- Exercise instructions -
With the line containing "post-route-period-util_pct 95.2 \" as the start and the line containing "-- cells by" as the end, transcribe that span of the entries below exactly, including both.
+++
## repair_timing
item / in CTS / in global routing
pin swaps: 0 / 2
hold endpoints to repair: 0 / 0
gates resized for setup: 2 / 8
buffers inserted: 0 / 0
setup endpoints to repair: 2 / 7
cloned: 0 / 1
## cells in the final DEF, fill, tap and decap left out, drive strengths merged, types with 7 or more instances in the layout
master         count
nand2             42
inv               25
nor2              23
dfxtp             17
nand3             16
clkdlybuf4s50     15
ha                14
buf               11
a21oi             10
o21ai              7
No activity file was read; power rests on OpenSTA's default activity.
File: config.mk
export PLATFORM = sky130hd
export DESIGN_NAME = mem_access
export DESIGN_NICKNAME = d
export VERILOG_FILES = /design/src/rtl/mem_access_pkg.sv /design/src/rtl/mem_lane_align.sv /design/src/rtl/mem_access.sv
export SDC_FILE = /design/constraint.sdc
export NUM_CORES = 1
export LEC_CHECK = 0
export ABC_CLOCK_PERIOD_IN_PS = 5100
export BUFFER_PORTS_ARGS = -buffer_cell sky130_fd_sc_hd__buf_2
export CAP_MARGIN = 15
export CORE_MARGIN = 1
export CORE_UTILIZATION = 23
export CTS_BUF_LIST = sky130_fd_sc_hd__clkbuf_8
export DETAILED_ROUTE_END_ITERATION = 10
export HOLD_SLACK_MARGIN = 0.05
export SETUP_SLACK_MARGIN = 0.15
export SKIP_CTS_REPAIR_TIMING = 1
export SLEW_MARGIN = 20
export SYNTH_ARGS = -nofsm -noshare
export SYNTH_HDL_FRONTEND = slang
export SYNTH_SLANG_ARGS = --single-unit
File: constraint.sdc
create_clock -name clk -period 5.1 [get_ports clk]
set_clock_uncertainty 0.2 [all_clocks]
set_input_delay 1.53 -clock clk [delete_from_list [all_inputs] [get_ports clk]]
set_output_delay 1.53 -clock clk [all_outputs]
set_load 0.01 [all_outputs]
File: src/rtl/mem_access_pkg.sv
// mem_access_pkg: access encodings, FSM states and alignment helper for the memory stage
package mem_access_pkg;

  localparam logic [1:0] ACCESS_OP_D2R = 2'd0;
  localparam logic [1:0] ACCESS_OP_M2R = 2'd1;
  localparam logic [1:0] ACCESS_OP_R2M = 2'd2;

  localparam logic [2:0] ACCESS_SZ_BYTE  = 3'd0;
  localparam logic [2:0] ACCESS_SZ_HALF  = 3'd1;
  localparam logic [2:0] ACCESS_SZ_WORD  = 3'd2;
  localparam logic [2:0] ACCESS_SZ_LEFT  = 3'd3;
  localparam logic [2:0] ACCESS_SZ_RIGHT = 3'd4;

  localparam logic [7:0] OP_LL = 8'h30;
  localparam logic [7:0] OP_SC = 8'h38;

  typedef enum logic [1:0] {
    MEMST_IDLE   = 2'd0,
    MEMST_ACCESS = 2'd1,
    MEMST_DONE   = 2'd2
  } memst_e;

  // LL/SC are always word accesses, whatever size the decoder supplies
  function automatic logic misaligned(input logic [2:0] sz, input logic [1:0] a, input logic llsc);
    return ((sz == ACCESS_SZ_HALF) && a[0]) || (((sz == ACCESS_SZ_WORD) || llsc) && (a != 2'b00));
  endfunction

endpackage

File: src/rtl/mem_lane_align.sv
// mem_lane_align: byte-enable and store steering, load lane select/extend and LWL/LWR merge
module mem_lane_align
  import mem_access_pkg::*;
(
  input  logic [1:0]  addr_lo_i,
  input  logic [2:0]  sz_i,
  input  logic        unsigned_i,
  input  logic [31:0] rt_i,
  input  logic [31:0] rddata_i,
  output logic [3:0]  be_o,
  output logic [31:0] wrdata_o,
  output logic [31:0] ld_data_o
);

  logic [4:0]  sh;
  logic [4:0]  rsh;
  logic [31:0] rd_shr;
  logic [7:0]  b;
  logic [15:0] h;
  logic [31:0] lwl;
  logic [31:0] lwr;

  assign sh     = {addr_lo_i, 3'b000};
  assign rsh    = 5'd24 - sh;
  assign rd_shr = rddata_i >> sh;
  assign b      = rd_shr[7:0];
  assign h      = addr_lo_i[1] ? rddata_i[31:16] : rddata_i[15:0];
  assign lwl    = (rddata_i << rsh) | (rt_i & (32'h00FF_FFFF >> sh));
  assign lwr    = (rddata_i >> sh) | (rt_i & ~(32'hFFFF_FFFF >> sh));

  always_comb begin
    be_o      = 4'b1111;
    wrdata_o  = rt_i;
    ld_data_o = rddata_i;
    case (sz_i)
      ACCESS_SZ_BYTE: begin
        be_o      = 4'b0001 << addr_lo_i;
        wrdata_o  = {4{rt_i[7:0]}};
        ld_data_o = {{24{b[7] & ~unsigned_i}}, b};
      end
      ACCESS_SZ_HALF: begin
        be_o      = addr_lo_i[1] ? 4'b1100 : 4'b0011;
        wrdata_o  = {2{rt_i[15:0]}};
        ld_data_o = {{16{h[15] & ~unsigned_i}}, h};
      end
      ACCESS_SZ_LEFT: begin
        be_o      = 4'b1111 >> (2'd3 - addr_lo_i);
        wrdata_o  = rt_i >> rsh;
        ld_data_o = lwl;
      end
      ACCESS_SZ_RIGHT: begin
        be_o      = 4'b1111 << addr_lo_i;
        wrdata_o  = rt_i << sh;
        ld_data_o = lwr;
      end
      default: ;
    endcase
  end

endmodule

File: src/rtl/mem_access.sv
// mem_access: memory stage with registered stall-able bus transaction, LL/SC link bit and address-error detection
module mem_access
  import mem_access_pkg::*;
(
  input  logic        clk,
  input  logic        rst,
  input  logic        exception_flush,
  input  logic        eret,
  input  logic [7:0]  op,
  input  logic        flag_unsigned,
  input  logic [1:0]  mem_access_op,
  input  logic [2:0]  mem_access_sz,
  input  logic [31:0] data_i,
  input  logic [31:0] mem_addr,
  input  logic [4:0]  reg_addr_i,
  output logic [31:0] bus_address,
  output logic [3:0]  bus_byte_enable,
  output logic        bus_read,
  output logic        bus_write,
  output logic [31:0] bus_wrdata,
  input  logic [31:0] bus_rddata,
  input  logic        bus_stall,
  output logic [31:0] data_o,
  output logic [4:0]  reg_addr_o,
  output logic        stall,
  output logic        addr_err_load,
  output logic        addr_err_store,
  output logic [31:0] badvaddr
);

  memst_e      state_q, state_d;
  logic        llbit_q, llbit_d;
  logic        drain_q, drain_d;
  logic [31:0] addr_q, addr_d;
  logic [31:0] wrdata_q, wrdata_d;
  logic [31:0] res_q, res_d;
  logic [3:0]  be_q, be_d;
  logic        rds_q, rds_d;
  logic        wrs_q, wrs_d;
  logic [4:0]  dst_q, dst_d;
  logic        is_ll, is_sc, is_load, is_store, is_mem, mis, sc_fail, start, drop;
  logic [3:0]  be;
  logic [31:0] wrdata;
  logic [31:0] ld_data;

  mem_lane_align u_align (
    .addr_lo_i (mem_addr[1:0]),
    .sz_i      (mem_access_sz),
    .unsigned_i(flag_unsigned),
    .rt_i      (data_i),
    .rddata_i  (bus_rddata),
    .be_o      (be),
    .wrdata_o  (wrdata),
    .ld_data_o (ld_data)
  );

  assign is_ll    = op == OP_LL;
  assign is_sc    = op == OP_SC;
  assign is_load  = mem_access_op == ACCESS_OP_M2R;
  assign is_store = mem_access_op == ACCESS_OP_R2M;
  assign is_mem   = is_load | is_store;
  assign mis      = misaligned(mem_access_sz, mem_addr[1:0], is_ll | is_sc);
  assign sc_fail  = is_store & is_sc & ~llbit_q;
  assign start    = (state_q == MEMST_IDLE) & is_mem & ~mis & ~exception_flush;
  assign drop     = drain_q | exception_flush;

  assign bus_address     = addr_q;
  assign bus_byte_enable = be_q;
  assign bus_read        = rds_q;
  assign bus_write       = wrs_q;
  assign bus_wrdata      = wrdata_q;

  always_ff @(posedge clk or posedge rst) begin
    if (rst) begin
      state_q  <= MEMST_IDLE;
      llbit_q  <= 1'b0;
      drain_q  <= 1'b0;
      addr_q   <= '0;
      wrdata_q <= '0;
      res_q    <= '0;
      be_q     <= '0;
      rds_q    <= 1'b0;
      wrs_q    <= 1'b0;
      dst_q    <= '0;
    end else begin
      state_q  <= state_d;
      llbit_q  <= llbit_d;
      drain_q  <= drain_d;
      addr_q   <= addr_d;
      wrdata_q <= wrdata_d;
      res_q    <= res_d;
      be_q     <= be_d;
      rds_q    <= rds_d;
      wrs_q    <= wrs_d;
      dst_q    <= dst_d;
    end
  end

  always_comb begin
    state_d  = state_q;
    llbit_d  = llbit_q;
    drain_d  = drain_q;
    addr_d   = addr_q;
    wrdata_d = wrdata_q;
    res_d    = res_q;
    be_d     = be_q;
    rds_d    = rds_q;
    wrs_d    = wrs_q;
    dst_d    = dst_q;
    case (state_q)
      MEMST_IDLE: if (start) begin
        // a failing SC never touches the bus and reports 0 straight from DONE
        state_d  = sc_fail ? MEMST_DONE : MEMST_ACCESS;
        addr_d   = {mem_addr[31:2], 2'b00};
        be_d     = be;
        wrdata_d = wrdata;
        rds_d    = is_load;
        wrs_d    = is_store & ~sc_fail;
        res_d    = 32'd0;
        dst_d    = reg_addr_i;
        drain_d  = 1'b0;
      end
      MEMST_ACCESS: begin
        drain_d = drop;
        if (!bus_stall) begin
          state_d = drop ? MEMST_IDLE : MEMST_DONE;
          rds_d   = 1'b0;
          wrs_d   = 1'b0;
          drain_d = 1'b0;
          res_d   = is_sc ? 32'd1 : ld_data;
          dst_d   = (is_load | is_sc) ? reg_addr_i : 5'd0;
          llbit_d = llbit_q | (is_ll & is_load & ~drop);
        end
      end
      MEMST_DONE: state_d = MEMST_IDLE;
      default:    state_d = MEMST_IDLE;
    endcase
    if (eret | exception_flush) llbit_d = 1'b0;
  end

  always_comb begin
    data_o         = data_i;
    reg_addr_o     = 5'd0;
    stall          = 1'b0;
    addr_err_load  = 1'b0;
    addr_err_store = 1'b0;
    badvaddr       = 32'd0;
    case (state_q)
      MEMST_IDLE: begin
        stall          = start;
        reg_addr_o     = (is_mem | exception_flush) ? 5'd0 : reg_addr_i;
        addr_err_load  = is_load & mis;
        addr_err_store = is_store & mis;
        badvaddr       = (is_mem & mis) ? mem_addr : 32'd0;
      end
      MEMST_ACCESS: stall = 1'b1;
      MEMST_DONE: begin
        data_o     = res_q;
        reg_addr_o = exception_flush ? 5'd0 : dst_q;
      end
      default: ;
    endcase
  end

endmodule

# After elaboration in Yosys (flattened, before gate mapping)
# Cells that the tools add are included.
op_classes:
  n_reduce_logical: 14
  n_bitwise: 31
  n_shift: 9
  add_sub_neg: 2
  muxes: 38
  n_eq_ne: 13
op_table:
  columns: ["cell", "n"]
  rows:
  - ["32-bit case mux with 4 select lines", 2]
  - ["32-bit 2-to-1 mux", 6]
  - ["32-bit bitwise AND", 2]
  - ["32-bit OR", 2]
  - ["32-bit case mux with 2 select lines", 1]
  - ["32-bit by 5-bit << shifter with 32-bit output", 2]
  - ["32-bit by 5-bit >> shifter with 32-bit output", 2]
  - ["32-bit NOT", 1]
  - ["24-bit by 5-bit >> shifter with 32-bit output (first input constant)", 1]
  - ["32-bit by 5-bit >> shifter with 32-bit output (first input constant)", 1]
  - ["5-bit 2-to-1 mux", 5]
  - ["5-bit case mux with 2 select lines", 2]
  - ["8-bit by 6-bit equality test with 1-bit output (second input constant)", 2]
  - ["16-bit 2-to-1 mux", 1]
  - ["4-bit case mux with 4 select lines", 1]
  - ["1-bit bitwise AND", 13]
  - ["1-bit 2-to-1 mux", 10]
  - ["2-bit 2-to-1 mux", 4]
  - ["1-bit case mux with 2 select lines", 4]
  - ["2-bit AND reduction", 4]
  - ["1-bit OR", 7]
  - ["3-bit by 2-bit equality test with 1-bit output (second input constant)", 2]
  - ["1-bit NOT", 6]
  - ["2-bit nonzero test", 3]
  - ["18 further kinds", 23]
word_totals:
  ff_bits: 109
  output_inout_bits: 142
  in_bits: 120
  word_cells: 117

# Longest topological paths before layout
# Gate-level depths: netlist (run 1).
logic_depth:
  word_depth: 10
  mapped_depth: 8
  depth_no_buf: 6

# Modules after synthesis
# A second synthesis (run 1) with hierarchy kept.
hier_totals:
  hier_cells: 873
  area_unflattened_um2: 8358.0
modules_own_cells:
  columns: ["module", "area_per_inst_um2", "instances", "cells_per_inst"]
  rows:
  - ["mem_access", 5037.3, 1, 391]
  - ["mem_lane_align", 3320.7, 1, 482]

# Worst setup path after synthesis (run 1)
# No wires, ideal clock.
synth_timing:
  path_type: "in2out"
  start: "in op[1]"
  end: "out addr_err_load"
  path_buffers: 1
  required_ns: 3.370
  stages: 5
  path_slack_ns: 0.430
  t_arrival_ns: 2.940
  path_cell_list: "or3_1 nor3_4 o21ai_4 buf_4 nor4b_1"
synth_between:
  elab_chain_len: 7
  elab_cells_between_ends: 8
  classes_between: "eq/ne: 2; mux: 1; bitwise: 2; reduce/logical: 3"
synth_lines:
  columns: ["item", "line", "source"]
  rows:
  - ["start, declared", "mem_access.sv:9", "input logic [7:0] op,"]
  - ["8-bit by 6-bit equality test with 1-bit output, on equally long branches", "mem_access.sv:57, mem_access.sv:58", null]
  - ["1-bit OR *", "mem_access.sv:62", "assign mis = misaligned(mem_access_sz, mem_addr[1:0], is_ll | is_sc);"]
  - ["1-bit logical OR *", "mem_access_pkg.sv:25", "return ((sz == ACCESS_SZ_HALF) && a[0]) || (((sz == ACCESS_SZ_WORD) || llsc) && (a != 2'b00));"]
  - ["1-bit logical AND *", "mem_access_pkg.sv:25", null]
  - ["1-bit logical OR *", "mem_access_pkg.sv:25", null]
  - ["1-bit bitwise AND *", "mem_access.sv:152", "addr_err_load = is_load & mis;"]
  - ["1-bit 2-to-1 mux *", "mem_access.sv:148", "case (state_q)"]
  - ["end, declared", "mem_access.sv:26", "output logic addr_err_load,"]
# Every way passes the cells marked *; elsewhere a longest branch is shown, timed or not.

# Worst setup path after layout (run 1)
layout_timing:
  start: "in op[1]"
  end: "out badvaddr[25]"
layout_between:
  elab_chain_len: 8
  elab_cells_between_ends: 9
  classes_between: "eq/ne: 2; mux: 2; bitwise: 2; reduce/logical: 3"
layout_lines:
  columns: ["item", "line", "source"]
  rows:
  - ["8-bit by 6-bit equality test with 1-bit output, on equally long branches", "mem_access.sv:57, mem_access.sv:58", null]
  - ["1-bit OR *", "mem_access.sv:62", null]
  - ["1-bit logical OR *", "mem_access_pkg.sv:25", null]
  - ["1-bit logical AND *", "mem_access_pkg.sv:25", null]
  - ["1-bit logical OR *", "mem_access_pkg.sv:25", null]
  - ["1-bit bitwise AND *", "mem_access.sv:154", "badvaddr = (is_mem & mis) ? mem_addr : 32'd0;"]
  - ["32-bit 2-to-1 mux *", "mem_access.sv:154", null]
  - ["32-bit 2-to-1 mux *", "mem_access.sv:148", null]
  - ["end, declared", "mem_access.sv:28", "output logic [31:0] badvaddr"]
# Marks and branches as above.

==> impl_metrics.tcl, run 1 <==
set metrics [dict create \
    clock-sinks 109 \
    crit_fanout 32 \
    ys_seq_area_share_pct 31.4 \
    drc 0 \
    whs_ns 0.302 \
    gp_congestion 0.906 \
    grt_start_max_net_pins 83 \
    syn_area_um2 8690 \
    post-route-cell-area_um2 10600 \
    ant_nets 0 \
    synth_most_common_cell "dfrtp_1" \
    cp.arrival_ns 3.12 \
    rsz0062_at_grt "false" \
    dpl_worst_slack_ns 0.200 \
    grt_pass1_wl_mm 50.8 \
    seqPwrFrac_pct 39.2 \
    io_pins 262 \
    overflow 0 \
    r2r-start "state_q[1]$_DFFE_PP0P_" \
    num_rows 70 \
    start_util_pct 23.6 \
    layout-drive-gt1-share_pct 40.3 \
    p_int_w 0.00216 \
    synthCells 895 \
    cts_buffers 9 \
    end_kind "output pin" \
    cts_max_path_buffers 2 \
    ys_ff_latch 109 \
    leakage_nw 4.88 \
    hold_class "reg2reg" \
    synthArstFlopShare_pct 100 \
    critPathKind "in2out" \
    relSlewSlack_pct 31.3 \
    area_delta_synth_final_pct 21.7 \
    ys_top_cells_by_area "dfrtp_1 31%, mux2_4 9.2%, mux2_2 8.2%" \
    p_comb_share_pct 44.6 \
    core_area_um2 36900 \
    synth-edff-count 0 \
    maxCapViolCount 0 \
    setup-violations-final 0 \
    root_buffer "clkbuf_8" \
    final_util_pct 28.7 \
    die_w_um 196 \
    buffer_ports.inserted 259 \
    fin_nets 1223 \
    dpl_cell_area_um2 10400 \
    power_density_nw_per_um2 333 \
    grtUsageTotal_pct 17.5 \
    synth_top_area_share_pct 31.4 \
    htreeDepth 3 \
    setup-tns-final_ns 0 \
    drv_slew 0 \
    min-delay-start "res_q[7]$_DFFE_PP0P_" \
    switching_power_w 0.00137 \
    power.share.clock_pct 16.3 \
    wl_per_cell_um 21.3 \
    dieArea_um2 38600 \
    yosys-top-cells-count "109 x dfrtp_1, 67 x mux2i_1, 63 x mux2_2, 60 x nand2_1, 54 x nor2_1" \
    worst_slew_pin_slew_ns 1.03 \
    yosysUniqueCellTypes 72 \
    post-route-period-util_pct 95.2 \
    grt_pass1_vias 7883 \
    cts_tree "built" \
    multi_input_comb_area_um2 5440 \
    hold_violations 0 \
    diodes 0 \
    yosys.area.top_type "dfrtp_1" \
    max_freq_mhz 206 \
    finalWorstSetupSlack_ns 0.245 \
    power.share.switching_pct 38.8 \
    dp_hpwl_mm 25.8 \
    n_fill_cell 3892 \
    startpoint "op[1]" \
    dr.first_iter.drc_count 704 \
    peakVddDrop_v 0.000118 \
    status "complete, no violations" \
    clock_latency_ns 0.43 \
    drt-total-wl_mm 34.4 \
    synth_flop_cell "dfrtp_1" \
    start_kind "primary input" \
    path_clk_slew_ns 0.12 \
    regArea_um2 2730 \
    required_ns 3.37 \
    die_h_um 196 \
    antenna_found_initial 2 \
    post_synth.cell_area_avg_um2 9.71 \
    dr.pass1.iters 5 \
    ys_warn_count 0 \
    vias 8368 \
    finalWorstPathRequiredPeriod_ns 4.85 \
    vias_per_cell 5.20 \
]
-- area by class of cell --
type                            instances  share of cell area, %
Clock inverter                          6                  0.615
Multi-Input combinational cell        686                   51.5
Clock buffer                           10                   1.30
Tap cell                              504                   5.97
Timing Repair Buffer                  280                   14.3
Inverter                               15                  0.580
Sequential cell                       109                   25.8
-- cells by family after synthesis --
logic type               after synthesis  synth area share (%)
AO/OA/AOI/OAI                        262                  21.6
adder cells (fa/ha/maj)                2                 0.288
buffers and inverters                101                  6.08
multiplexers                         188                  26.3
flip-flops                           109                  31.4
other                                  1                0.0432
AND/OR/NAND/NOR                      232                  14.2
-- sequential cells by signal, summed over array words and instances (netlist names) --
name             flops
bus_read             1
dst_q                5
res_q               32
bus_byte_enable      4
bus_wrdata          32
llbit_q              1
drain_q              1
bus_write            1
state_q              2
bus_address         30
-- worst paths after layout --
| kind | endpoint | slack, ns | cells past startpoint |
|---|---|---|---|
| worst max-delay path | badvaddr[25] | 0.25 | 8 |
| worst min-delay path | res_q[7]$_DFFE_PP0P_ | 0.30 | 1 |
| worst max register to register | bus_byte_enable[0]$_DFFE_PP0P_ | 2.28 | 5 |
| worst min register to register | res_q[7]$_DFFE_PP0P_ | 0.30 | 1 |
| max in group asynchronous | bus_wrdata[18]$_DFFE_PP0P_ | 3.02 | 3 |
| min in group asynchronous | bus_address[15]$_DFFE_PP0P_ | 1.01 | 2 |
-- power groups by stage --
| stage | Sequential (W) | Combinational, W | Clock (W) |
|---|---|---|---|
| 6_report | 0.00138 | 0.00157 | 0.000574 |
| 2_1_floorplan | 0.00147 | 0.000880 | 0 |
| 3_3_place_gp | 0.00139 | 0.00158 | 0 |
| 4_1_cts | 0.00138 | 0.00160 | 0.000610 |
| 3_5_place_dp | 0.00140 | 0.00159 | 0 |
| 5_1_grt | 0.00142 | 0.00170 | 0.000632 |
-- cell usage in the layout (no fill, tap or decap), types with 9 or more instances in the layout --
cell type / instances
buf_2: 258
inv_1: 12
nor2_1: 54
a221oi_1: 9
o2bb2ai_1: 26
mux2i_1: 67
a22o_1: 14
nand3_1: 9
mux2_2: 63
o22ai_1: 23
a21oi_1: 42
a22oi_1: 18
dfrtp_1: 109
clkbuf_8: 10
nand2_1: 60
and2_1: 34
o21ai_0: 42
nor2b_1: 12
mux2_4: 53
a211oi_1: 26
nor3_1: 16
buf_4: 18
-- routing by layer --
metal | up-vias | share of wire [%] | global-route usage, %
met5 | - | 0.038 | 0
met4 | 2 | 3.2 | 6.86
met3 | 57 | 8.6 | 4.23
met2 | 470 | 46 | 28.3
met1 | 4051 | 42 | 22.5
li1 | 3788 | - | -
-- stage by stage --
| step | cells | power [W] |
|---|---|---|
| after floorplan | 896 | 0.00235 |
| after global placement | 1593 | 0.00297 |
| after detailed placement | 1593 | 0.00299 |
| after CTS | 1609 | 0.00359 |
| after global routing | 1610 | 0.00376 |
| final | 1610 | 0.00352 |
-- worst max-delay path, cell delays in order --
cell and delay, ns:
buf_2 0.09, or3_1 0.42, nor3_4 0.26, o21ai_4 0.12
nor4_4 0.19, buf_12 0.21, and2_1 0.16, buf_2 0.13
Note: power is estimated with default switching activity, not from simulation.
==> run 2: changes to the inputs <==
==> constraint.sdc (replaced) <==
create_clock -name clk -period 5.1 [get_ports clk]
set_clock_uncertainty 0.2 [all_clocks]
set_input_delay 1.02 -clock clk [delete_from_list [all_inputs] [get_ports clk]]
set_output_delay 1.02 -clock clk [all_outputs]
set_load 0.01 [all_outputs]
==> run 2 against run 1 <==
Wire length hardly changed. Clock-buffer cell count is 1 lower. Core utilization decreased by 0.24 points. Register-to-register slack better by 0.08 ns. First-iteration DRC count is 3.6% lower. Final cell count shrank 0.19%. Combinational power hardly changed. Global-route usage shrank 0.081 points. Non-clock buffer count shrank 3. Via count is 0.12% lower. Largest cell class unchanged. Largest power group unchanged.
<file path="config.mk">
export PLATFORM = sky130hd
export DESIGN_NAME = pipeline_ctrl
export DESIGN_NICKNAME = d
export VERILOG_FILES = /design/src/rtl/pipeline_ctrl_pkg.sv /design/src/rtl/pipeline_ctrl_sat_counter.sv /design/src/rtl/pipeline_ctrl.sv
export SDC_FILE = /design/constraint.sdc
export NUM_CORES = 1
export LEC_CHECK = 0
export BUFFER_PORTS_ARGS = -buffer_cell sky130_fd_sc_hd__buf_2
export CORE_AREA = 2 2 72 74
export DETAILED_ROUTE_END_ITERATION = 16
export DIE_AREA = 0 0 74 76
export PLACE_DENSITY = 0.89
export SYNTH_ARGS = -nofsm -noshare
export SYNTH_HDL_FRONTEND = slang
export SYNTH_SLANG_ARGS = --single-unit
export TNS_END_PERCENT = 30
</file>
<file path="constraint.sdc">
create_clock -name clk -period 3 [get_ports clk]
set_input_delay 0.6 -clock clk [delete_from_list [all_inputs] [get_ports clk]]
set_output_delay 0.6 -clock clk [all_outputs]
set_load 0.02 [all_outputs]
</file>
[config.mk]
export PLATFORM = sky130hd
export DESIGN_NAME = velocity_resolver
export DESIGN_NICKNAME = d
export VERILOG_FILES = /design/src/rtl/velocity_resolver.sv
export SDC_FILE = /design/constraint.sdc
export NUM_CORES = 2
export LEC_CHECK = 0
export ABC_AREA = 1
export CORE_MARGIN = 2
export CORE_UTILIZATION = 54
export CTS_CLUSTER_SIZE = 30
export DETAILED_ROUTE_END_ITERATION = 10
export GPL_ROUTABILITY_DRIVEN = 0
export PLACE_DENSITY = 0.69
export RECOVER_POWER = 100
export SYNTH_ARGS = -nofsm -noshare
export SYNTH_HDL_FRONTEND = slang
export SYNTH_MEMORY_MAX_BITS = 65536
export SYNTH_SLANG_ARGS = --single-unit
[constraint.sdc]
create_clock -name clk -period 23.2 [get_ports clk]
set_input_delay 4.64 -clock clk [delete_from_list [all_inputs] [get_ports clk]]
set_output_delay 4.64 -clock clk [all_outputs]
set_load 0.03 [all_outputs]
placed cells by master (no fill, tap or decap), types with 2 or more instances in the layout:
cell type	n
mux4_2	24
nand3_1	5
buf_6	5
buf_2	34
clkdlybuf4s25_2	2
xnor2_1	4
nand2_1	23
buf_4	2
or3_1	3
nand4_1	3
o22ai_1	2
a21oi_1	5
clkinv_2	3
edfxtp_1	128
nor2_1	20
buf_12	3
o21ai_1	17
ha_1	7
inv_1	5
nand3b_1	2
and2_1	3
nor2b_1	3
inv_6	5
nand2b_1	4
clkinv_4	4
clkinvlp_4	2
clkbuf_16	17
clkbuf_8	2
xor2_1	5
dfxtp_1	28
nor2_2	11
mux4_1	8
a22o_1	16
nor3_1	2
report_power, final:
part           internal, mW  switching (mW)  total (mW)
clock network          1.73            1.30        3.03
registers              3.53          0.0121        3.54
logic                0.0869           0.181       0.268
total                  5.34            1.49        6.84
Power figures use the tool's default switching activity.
+++
- Task solution -
    post-route-period-util_pct 95.2 \
    grt_pass1_vias 7883 \
    cts_tree "built" \
    multi_input_comb_area_um2 5440 \
    hold_violations 0 \
    diodes 0 \
    yosys.area.top_type "dfrtp_1" \
    max_freq_mhz 206 \
    finalWorstSetupSlack_ns 0.245 \
    power.share.switching_pct 38.8 \
    dp_hpwl_mm 25.8 \
    n_fill_cell 3892 \
    startpoint "op[1]" \
    dr.first_iter.drc_count 704 \
    peakVddDrop_v 0.000118 \
    status "complete, no violations" \
    clock_latency_ns 0.43 \
    drt-total-wl_mm 34.4 \
    synth_flop_cell "dfrtp_1" \
    start_kind "primary input" \
    path_clk_slew_ns 0.12 \
    regArea_um2 2730 \
    required_ns 3.37 \
    die_h_um 196 \
    antenna_found_initial 2 \
    post_synth.cell_area_avg_um2 9.71 \
    dr.pass1.iters 5 \
    ys_warn_count 0 \
    vias 8368 \
    finalWorstPathRequiredPeriod_ns 4.85 \
    vias_per_cell 5.20 \
]
-- area by class of cell --
type                            instances  share of cell area, %
Clock inverter                          6                  0.615
Multi-Input combinational cell        686                   51.5
Clock buffer                           10                   1.30
Tap cell                              504                   5.97
Timing Repair Buffer                  280                   14.3
Inverter                               15                  0.580
Sequential cell                       109                   25.8
-- cells by family after synthesis --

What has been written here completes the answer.